## WHAT TO DO:
Search the entries below. Return every line that has "original" in it.

================

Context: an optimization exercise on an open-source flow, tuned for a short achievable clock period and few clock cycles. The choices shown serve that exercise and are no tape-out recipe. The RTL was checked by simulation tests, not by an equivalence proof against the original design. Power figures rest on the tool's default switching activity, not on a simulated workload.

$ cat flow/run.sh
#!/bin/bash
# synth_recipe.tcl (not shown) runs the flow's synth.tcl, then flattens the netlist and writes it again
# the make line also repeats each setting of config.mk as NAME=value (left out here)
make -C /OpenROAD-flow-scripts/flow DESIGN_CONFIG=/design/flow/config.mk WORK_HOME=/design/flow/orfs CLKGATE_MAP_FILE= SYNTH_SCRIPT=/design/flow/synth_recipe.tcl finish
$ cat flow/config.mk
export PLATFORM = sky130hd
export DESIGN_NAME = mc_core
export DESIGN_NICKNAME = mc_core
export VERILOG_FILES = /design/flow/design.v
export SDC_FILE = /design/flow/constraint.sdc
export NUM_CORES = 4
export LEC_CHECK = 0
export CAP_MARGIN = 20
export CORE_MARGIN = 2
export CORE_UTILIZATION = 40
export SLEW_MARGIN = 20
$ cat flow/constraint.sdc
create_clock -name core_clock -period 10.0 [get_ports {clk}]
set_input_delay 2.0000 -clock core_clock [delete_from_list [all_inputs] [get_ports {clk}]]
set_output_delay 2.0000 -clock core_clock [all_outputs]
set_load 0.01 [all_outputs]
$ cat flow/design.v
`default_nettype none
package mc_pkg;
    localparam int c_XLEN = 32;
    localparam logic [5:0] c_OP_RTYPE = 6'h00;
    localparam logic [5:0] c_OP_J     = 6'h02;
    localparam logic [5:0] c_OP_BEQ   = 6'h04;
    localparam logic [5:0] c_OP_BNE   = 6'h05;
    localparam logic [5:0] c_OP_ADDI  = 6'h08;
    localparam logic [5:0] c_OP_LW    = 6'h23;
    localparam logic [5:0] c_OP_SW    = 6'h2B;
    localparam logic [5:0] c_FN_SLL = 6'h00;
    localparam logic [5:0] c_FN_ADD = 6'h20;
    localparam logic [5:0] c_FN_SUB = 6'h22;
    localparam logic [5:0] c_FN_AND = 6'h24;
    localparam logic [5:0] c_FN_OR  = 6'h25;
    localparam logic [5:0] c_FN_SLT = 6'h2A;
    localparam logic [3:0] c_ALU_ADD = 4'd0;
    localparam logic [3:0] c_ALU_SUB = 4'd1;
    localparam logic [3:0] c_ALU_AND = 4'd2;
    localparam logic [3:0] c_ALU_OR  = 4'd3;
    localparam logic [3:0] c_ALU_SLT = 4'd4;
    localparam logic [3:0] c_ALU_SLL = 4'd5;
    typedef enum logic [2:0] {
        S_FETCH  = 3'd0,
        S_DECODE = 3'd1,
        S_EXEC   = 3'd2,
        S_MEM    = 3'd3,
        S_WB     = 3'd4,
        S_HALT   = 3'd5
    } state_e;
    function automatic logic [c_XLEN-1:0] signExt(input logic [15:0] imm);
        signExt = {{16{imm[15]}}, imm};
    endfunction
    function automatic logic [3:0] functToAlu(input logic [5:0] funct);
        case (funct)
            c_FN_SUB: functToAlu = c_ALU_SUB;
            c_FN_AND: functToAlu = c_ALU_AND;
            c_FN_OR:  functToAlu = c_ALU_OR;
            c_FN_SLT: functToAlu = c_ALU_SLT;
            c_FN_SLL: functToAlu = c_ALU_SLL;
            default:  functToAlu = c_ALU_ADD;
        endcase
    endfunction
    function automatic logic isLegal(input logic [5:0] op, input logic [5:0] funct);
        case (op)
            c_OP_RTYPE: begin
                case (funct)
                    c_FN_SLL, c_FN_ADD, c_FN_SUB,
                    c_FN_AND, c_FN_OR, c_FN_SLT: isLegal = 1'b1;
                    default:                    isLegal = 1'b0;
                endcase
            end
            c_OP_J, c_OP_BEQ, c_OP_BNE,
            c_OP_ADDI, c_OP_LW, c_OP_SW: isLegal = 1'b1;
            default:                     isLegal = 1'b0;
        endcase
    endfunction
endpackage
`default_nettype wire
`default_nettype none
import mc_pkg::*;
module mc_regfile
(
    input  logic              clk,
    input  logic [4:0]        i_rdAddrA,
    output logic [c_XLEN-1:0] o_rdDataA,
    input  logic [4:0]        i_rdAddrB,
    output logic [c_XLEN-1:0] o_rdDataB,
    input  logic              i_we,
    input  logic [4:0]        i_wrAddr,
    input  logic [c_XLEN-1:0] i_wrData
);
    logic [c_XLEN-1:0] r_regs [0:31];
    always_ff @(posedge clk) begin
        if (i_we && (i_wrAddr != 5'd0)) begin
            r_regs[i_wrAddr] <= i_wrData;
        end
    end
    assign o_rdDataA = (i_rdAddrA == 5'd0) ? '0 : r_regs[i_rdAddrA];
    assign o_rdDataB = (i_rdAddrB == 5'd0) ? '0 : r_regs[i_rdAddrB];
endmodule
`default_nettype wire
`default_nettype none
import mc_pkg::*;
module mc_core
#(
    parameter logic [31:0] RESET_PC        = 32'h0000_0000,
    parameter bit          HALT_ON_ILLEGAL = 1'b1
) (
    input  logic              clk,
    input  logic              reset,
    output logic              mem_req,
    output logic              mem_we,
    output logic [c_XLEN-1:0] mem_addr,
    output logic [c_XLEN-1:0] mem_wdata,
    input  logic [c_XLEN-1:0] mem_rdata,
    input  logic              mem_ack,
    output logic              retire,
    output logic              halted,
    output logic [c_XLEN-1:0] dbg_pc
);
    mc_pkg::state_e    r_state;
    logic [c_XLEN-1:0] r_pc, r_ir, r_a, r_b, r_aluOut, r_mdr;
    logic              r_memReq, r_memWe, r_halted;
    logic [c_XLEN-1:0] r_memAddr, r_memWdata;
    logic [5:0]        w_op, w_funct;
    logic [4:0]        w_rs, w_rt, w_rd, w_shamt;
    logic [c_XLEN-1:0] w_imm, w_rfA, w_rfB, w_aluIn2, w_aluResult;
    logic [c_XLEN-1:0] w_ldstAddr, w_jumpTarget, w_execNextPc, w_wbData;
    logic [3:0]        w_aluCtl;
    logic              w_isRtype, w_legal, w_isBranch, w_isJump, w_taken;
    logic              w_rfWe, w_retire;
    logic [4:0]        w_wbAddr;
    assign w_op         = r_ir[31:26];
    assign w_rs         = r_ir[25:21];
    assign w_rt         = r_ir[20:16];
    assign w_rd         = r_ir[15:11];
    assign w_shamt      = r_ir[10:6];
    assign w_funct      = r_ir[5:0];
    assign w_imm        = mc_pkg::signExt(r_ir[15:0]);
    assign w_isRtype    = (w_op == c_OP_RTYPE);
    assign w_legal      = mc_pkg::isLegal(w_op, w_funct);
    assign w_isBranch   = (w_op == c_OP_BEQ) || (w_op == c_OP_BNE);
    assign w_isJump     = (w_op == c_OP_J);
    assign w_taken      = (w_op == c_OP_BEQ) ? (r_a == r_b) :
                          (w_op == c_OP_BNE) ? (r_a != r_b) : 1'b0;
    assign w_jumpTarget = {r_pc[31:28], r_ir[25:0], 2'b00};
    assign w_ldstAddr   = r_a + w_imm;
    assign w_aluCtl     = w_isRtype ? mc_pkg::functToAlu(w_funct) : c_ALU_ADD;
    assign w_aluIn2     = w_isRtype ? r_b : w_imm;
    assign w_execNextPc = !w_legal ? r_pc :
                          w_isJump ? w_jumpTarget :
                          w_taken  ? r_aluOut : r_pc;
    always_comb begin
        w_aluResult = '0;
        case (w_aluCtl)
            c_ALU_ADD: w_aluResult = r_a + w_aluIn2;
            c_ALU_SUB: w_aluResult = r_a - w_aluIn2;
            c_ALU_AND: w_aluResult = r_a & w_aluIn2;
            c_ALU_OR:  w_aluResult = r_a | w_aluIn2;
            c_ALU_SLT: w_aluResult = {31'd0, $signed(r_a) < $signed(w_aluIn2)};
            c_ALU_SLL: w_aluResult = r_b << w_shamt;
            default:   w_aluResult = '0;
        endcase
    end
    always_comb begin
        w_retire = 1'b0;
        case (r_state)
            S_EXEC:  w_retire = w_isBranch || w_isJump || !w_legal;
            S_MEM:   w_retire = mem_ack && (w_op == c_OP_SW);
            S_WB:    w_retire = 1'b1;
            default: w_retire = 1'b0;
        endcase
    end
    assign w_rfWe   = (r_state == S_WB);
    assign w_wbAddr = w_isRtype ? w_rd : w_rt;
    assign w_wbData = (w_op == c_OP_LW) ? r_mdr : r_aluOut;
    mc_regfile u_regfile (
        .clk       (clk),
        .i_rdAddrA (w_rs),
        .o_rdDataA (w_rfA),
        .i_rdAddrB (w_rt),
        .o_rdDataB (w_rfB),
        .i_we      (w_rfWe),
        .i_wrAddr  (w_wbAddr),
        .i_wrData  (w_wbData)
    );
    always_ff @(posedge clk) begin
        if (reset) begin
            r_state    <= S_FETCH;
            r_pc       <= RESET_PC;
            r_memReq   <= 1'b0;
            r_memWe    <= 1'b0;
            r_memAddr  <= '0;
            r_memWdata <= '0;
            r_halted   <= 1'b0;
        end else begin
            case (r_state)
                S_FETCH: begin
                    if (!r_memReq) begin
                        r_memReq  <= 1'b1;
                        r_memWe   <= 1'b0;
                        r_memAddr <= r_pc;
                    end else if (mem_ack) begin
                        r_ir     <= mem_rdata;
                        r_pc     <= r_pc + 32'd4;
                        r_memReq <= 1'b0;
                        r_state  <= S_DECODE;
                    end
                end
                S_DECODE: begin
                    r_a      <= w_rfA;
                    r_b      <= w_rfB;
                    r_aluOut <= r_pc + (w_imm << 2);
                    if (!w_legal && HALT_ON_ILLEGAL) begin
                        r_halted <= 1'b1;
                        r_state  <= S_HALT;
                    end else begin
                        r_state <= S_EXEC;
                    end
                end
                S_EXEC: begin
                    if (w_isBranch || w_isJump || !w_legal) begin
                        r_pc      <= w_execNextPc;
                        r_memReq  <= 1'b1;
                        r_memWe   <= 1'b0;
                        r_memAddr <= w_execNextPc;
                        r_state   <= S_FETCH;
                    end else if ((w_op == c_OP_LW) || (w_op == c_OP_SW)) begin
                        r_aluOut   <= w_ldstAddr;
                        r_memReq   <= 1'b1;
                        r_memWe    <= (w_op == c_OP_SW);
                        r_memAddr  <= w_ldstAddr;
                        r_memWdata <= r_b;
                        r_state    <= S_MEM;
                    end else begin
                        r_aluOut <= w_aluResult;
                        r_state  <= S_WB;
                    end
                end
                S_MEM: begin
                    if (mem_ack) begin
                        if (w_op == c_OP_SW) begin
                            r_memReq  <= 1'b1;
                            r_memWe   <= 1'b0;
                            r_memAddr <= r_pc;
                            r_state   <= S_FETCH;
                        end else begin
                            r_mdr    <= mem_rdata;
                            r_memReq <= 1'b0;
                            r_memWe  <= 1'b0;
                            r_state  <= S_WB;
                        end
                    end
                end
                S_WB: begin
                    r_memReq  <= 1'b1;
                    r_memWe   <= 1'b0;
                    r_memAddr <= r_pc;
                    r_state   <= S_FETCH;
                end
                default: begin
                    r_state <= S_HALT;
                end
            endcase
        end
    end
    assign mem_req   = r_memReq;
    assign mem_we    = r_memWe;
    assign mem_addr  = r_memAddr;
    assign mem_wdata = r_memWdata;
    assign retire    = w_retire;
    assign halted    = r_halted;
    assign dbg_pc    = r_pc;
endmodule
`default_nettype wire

================

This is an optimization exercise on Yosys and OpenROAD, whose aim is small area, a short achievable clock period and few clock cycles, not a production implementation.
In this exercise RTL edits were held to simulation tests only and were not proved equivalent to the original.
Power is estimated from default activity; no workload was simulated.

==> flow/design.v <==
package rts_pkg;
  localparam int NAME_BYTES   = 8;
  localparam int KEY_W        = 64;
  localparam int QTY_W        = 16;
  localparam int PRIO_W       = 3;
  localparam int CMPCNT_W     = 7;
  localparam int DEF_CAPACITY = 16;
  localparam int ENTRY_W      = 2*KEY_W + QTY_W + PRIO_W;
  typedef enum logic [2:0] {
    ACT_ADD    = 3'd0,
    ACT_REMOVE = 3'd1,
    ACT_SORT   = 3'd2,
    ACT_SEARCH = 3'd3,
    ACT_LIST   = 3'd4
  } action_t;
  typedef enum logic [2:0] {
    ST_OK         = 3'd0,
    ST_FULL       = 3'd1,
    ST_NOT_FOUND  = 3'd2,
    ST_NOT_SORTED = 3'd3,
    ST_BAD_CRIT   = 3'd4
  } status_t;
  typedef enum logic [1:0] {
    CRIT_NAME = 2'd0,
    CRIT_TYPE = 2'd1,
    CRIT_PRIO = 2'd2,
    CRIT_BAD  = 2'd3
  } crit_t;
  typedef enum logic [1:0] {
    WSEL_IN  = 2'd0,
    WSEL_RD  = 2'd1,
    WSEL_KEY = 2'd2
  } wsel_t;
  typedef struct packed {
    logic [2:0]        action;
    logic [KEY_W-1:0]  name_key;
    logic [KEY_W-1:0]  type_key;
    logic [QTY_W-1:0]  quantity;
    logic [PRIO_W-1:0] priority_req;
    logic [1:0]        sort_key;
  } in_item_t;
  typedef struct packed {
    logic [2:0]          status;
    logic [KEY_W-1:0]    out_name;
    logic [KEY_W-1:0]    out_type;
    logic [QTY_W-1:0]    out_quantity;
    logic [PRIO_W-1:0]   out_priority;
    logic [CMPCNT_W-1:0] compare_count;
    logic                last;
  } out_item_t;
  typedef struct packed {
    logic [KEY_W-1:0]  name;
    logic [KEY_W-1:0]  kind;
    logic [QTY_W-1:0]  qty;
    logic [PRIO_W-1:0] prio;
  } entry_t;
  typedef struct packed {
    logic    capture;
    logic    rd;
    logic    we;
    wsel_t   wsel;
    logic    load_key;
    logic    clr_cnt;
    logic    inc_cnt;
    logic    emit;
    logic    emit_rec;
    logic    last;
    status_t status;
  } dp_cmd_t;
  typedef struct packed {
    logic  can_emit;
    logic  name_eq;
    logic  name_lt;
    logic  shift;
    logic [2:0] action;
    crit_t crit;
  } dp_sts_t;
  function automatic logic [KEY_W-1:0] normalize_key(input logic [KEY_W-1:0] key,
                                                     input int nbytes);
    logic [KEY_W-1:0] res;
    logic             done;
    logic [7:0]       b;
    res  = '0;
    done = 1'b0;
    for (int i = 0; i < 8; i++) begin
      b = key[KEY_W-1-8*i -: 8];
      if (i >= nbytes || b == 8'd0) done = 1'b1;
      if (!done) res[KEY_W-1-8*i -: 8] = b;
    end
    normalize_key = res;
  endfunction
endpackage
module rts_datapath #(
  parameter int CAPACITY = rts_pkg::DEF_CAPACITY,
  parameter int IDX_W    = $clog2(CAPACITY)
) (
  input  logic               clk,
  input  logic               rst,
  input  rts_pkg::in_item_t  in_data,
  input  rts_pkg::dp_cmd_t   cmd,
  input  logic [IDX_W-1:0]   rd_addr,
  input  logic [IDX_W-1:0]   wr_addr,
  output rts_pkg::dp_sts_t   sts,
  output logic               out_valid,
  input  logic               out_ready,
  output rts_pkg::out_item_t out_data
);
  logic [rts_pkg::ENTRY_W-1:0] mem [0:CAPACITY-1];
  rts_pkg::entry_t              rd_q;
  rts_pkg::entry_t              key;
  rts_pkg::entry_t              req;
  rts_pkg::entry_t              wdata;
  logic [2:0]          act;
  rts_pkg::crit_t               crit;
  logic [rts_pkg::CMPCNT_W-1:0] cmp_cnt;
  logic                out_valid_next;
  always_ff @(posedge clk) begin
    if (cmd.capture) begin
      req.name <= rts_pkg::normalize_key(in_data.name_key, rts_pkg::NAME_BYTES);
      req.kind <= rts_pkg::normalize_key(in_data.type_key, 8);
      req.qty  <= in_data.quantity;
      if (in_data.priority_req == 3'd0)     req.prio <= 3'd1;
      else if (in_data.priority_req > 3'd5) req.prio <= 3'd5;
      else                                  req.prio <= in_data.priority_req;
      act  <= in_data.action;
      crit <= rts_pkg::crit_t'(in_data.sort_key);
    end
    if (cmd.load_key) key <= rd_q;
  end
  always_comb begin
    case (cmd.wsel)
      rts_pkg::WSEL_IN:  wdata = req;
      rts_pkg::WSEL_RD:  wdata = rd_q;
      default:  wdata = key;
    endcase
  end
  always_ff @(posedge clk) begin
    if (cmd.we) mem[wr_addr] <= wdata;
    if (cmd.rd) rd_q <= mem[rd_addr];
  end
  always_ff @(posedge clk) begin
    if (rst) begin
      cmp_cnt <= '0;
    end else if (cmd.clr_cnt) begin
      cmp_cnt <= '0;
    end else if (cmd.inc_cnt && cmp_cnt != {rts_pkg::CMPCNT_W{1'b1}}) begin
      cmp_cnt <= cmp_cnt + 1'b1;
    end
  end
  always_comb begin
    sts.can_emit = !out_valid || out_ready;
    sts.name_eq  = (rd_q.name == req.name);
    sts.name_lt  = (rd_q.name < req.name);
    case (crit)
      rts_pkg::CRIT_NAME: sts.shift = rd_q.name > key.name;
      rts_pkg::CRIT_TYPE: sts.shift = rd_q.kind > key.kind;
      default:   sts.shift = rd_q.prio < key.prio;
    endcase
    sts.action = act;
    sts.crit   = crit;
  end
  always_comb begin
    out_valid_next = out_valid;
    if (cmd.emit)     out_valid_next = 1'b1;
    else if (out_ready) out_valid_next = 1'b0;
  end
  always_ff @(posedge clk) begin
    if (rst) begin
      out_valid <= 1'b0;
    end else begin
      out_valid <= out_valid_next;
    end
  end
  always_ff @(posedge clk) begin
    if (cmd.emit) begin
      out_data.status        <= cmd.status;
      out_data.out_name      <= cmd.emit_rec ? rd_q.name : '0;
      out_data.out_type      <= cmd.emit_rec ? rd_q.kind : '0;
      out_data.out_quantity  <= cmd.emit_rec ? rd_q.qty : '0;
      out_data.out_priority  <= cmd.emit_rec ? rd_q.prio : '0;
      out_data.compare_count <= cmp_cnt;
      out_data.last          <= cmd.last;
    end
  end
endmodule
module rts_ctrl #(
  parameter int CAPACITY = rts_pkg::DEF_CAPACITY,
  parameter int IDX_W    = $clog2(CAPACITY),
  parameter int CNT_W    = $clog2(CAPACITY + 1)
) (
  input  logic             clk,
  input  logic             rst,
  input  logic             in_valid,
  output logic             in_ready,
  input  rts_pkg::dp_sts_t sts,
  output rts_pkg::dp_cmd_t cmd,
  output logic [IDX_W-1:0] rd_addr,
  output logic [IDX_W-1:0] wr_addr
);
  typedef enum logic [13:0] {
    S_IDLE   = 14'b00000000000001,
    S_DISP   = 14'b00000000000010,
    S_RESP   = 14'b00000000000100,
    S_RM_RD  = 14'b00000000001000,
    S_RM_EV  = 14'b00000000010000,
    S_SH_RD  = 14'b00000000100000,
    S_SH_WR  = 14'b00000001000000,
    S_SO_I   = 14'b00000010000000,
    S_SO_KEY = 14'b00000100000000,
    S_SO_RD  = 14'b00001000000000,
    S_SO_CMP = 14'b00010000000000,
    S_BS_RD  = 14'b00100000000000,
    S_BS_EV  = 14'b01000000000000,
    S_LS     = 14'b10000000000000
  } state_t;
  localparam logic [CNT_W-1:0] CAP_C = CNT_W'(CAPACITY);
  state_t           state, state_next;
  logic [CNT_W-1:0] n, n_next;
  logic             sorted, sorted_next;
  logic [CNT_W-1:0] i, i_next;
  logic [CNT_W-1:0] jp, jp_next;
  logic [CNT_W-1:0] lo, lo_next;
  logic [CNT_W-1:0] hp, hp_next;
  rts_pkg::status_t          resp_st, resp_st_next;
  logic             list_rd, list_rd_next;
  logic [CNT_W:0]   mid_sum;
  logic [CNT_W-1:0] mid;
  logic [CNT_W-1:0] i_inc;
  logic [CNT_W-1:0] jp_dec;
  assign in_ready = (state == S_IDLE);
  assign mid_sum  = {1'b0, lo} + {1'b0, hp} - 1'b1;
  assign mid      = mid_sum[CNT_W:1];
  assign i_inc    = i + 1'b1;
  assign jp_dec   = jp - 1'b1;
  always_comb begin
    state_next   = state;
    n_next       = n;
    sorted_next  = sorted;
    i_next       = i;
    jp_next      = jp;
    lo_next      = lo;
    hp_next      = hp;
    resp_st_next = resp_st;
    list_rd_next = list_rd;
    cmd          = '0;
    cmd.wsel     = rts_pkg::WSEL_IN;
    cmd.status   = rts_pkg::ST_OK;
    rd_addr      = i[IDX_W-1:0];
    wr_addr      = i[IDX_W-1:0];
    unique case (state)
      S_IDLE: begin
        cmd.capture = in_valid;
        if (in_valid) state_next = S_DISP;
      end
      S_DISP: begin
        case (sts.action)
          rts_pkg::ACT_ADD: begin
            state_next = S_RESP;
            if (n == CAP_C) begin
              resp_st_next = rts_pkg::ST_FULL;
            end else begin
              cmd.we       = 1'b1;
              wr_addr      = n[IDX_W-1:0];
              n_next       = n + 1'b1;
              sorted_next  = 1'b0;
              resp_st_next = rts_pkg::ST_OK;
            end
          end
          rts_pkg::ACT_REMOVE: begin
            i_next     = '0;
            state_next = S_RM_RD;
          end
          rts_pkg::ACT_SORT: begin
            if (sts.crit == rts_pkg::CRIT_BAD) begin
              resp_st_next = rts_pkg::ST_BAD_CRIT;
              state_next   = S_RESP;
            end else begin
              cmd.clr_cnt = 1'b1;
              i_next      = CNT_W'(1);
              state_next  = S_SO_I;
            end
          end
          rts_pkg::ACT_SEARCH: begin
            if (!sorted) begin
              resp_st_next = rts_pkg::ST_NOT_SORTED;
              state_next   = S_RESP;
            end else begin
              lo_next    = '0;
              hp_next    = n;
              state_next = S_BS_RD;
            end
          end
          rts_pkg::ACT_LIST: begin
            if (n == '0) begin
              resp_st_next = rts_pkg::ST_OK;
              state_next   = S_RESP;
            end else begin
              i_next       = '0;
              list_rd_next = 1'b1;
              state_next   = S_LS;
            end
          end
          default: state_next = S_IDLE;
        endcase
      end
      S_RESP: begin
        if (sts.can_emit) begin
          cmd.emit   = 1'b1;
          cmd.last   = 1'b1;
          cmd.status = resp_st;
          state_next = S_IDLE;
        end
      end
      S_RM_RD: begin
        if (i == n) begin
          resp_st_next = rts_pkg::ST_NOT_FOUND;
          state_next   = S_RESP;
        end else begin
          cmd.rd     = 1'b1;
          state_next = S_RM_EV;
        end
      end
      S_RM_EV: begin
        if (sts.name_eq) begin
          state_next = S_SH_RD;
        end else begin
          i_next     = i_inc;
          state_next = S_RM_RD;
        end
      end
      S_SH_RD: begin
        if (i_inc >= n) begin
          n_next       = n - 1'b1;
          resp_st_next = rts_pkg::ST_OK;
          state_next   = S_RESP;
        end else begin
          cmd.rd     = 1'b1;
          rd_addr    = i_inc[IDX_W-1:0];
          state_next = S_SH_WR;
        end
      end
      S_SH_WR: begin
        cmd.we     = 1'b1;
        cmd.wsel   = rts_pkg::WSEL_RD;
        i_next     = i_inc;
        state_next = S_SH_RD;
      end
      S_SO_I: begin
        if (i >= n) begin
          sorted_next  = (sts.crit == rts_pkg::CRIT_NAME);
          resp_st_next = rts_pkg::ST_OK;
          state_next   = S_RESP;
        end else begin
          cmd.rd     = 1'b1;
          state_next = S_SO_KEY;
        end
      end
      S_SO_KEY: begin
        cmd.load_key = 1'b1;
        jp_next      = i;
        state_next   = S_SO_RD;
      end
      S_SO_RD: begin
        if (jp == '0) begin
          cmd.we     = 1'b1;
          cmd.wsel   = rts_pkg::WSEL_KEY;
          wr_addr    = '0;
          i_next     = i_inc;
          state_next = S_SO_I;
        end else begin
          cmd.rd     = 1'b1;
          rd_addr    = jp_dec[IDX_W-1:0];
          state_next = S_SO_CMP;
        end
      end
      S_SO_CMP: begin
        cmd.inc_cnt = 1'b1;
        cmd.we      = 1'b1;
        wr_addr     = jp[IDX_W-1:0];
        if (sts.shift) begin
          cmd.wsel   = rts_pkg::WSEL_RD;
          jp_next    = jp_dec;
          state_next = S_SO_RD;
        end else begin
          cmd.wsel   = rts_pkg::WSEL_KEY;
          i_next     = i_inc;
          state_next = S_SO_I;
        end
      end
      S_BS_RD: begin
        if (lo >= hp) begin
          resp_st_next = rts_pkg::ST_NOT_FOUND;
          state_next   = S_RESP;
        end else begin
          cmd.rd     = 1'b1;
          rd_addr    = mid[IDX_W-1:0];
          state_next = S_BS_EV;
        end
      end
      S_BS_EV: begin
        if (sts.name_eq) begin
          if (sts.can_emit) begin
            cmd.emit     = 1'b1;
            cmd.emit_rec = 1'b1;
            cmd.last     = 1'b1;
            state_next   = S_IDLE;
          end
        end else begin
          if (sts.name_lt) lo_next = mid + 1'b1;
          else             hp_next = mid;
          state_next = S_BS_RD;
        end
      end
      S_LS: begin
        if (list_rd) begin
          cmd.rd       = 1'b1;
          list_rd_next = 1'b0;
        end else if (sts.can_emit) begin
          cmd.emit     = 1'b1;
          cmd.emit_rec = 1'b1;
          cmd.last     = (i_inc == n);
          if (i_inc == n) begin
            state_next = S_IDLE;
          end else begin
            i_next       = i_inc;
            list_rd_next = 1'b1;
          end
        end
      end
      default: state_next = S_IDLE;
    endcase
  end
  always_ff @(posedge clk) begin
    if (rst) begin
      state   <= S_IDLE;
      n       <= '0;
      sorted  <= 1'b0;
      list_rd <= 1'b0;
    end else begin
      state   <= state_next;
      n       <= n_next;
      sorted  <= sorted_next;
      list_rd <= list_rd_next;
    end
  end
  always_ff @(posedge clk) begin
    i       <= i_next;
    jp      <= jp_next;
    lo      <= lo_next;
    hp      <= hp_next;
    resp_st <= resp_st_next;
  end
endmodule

================

## PROBLEM SOLUTION:
Context: an optimization exercise on an open-source flow, tuned for a short achievable clock period and few clock cycles. The choices shown serve that exercise and are no tape-out recipe. The RTL was checked by simulation tests, not by an equivalence proof against the original design. Power figures rest on the tool's default switching activity, not on a simulated workload.
In this exercise RTL edits were held to simulation tests only and were not proved equivalent to the original.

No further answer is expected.